#### Problem requirements
From the records beneath, determine how many lines contain "against" and report only that figure.

(Collected data entries)
+++++
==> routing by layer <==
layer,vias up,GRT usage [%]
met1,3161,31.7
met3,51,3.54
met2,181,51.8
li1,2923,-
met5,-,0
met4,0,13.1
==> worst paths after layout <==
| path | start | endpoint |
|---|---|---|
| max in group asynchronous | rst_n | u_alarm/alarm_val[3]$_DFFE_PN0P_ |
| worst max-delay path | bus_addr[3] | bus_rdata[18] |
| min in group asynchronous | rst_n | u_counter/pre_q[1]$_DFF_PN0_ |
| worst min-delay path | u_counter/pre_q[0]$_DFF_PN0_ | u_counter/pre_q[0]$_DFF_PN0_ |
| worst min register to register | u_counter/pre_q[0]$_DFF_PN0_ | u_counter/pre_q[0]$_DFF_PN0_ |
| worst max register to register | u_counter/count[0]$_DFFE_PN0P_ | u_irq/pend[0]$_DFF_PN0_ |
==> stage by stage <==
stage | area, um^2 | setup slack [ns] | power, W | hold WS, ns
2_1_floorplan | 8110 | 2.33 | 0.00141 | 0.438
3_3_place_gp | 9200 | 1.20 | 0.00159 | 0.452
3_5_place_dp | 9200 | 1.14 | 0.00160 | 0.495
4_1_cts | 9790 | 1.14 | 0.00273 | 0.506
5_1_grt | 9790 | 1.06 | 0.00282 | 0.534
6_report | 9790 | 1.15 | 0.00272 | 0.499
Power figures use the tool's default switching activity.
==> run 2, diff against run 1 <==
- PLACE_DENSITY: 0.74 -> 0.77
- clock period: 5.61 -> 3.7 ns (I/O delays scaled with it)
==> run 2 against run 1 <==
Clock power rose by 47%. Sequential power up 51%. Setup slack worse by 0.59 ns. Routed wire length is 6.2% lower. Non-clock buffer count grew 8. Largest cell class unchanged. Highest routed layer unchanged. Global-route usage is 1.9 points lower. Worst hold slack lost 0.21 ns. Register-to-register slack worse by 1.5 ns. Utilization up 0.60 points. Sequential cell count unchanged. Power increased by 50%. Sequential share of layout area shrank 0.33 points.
File: src/rtl/cpu_sleep_gate.sv
module cpu_sleep_gate
  import sleep_gate_pkg::*;
#(
  parameter int FAST_W = 4,
  parameter int NORM_W = 16
) (
  input  logic              clk,
  input  logic              rst,
  input  logic              wait_req,
  input  logic              insn_done,
  input  logic              lpm_sel,
  input  logic [FAST_W-1:0] fast_irq,
  input  logic [FAST_W-1:0] fast_en,
  input  logic [NORM_W-1:0] norm_irq,
  input  logic [NORM_W-1:0] norm_en,
  output logic              cpu_clk_en,
  output logic              sleeping
);
  logic        wake;
  gate_state_t state_q;
  gate_state_t state_d;

  sleep_wake_detect #(.FAST_W(FAST_W), .NORM_W(NORM_W)) u_wake (
    .fast_irq (fast_irq),
    .fast_en  (fast_en),
    .norm_irq (norm_irq),
    .norm_en  (norm_en),
    .wake     (wake)
  );

  sleep_fsm u_fsm (
    .clk       (clk),
    .rst       (rst),
    .wait_req  (wait_req),
    .insn_done (insn_done),
    .lpm_sel   (lpm_sel),
    .wake      (wake),
    .state_q   (state_q),
    .state_d   (state_d)
  );

  sleep_out_reg u_out (
    .clk        (clk),
    .rst        (rst),
    .state_d    (state_d),
    .cpu_clk_en (cpu_clk_en),
    .sleeping   (sleeping)
  );

  AST_FLAG_INVERSE: assert property (@(posedge clk) disable iff (rst)
    sleeping == !cpu_clk_en);
  AST_WAKE_NEXT: assert property (@(posedge clk) disable iff (rst)
    (sleeping && wake) |=> cpu_clk_en);
  AST_MASKED_STAYS: assert property (@(posedge clk) disable iff (rst)
    (sleeping && !wake && !wait_req) |=> !cpu_clk_en);
  AST_STOP_ON_DONE: assert property (@(posedge clk) disable iff (rst)
    (state_q == ST_PEND && insn_done && !wake) |=> !cpu_clk_en);
endmodule

File: config.mk
export PLATFORM = sky130hd
export DESIGN_NAME = cpu_sleep_gate
export DESIGN_NICKNAME = d
export VERILOG_FILES = /design/src/rtl/sleep_gate_pkg.sv /design/src/rtl/sleep_wake_detect.sv /design/src/rtl/sleep_fsm.sv /design/src/rtl/sleep_out_reg.sv /design/src/rtl/cpu_sleep_gate.sv
export SDC_FILE = /design/constraint.sdc
export NUM_CORES = 1
export LEC_CHECK = 0
export CAP_MARGIN = 25
export CORE_ASPECT_RATIO = 0.9
export CORE_MARGIN = 2
export CORE_UTILIZATION = 17
export DETAILED_ROUTE_END_ITERATION = 7
export HOLD_SLACK_MARGIN = 0.05
export PLACE_DENSITY = 0.72
export SYNTH_ARGS = -nofsm -noshare
export SYNTH_HDL_FRONTEND = slang
export SYNTH_SLANG_ARGS = --single-unit
File: constraint.sdc
create_clock -name clk -period 0.9 [get_ports clk]
set_input_delay 0.225 -clock clk [delete_from_list [all_inputs] [get_ports clk]]
set_output_delay 0.225 -clock clk [all_outputs]
set_load 0.02 [all_outputs]
### src/rtl/acc_core_pc.sv
module acc_core_pc
   import acc_core_pkg::*;
#(
   parameter int unsigned ADDR_W      = 13,
   parameter int unsigned INSTR_BYTES = 2,
   parameter logic [ADDR_W-1:0] RESET_PC = '0
) (
   input  logic              clk,
   input  logic              rst_n,
   input  phase_e            phase,
   input  op_e               opcode,
   input  logic              acc_zero,
   input  logic [ADDR_W-1:0] target,
   output logic [ADDR_W-1:0] pc
);

   localparam logic [ADDR_W-1:0] STEP_ONE = ADDR_W'(INSTR_BYTES);
   localparam logic [ADDR_W-1:0] STEP_TWO = ADDR_W'(2 * INSTR_BYTES);

   logic [ADDR_W-1:0] pc_nxt;

   always_comb begin
      pc_nxt = pc;
      if (phase == PH_EXEC) begin
         case (opcode)
            OP_JUMP: pc_nxt = target;
            OP_SKZ:  pc_nxt = pc + (acc_zero ? STEP_TWO : STEP_ONE);
            default: pc_nxt = pc + STEP_ONE;
         endcase
      end
   end

   always_ff @(posedge clk or negedge rst_n) begin
      if (!rst_n) pc <= RESET_PC;
      else        pc <= pc_nxt;
   end

   // the program counter moves only at the end of execute
   p_pc_hold_r3: assert property (@(posedge clk) disable iff (!rst_n)
      phase != PH_EXEC |=> pc == $past(pc));

endmodule

### src/rtl/acc_core_alu.sv
module acc_core_alu
   import acc_core_pkg::*;
#(
   parameter int unsigned DATA_W = 8
) (
   input  op_e               opcode,
   input  logic [DATA_W-1:0] acc,
   input  logic [DATA_W-1:0] opnd,
   output logic [DATA_W-1:0] result,
   output logic              acc_zero
);

   logic [DATA_W-1:0] bit_res;
   logic [DATA_W-1:0] sum;

   // Bitwise operations are one identical slice per data bit.
   for (genvar b = 0; b < DATA_W; b++) begin : g_slice
      assign bit_res[b] = (opcode == OP_AND)  ? (acc[b] & opnd[b]) :
                          (opcode == OP_XOR)  ? (acc[b] ^ opnd[b]) :
                          (opcode == OP_LOAD) ? opnd[b] : acc[b];
   end

   // Modulo 2**DATA_W addition: the carry is discarded.
   assign sum      = acc + opnd;
   assign result   = (opcode == OP_ADD) ? sum : bit_res;
   assign acc_zero = (acc == '0);

endmodule

### src/rtl/acc_core.sv
module acc_core
   import acc_core_pkg::*;
#(
   parameter int unsigned DATA_W = 8,
   parameter int unsigned ADDR_W = 13,
   parameter logic [ADDR_W-1:0] RESET_PC = '0
) (
   input  logic              clk,
   input  logic              rst_n,
   input  logic [DATA_W-1:0] rdata,
   output logic [ADDR_W-1:0] addr,
   output logic              rd,
   output logic              wr,
   output logic [DATA_W-1:0] wdata,
   output logic              fetch,
   output logic              halt
);

   localparam int unsigned HI_ADDR_W   = ADDR_W - DATA_W;
   localparam int unsigned INSTR_BYTES = 2;

   if (OPC_W + ADDR_W != INSTR_BYTES * DATA_W) begin : g_bad_fmt
      $error("opcode plus address must fill exactly two data bytes");
   end
   if (ADDR_W <= DATA_W) begin : g_bad_addr
      $error("address must be wider than one data byte");
   end
   if (RESET_PC[0] != 1'b0) begin : g_bad_reset
      $error("reset program counter must be instruction aligned");
   end

   phase_e            phase;
   op_e               opcode;
   logic [DATA_W-1:0] ir_hi;
   logic [DATA_W-1:0] ir_lo;
   logic [DATA_W-1:0] opnd;
   logic [DATA_W-1:0] acc;
   logic [DATA_W-1:0] alu_res;
   logic              acc_zero;
   logic [ADDR_W-1:0] pc;
   logic [ADDR_W-1:0] target;

   assign opcode = op_e'(ir_hi[DATA_W-1 -: OPC_W]);
   assign target = {ir_hi[HI_ADDR_W-1:0], ir_lo};

   acc_core_seq u_seq (
      .clk    (clk),
      .rst_n  (rst_n),
      .opcode (opcode),
      .phase  (phase)
   );

   acc_core_pc #(
      .ADDR_W      (ADDR_W),
      .INSTR_BYTES (INSTR_BYTES),
      .RESET_PC    (RESET_PC)
   ) u_pc (
      .clk      (clk),
      .rst_n    (rst_n),
      .phase    (phase),
      .opcode   (opcode),
      .acc_zero (acc_zero),
      .target   (target),
      .pc       (pc)
   );

   acc_core_alu #(
      .DATA_W (DATA_W)
   ) u_alu (
      .opcode   (opcode),
      .acc      (acc),
      .opnd     (opnd),
      .result   (alu_res),
      .acc_zero (acc_zero)
   );

   always_ff @(posedge clk or negedge rst_n) begin
      if (!rst_n) begin
         ir_hi <= '0;
         ir_lo <= '0;
         opnd  <= '0;
         acc   <= '0;
      end else begin
         case (phase)
            PH_FHI:  ir_hi <= rdata;
            PH_FLO:  ir_lo <= rdata;
            PH_OPND: if (op_reads(opcode)) opnd <= rdata;
            PH_EXEC: if (op_reads(opcode)) acc <= alu_res;
            default: ;
         endcase
      end
   end

   always_comb begin
      case (phase)
         PH_FHI:  addr = pc;
         PH_FLO:  addr = pc + ADDR_W'(1);
         PH_OPND: addr = target;
         default: addr = pc;
      endcase
   end

   assign fetch = (phase == PH_FHI) || (phase == PH_FLO);
   assign rd    = fetch || ((phase == PH_OPND) && op_reads(opcode));
   assign wr    = (phase == PH_OPND) && (opcode == OP_STORE);
   assign wdata = wr ? acc : '0;
   assign halt  = (phase == PH_STOP);

   // never read and write in the same cycle
   p_rd_wr_excl_r11: assert property (@(posedge clk) disable iff (!rst_n)
      !(rd && wr));

   // a store strobes wr for a single cycle
   p_wr_single_r6: assert property (@(posedge clk) disable iff (!rst_n)
      wr |=> !wr);

   // the second fetch byte comes from the next address
   p_lo_addr_r2: assert property (@(posedge clk) disable iff (!rst_n)
      phase == PH_FLO |-> addr == $past(addr) + ADDR_W'(1));

   // skip, jump and halt make no operand access after decode
   p_no_opnd_access_r7: assert property (@(posedge clk) disable iff (!rst_n)
      (phase == PH_DEC && !op_reads(opcode) && opcode != OP_STORE) |=> (!rd && !wr));

   // non-arithmetic instructions keep the accumulator
   p_acc_keep_r10: assert property (@(posedge clk) disable iff (!rst_n)
      (phase == PH_EXEC && !op_reads(opcode)) |=> acc == $past(acc));

   // once halted the core stays quiet
   p_halt_quiet_r9: assert property (@(posedge clk) disable iff (!rst_n)
      halt |=> (halt && !rd && !wr));

endmodule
+++++
#### Written reply
2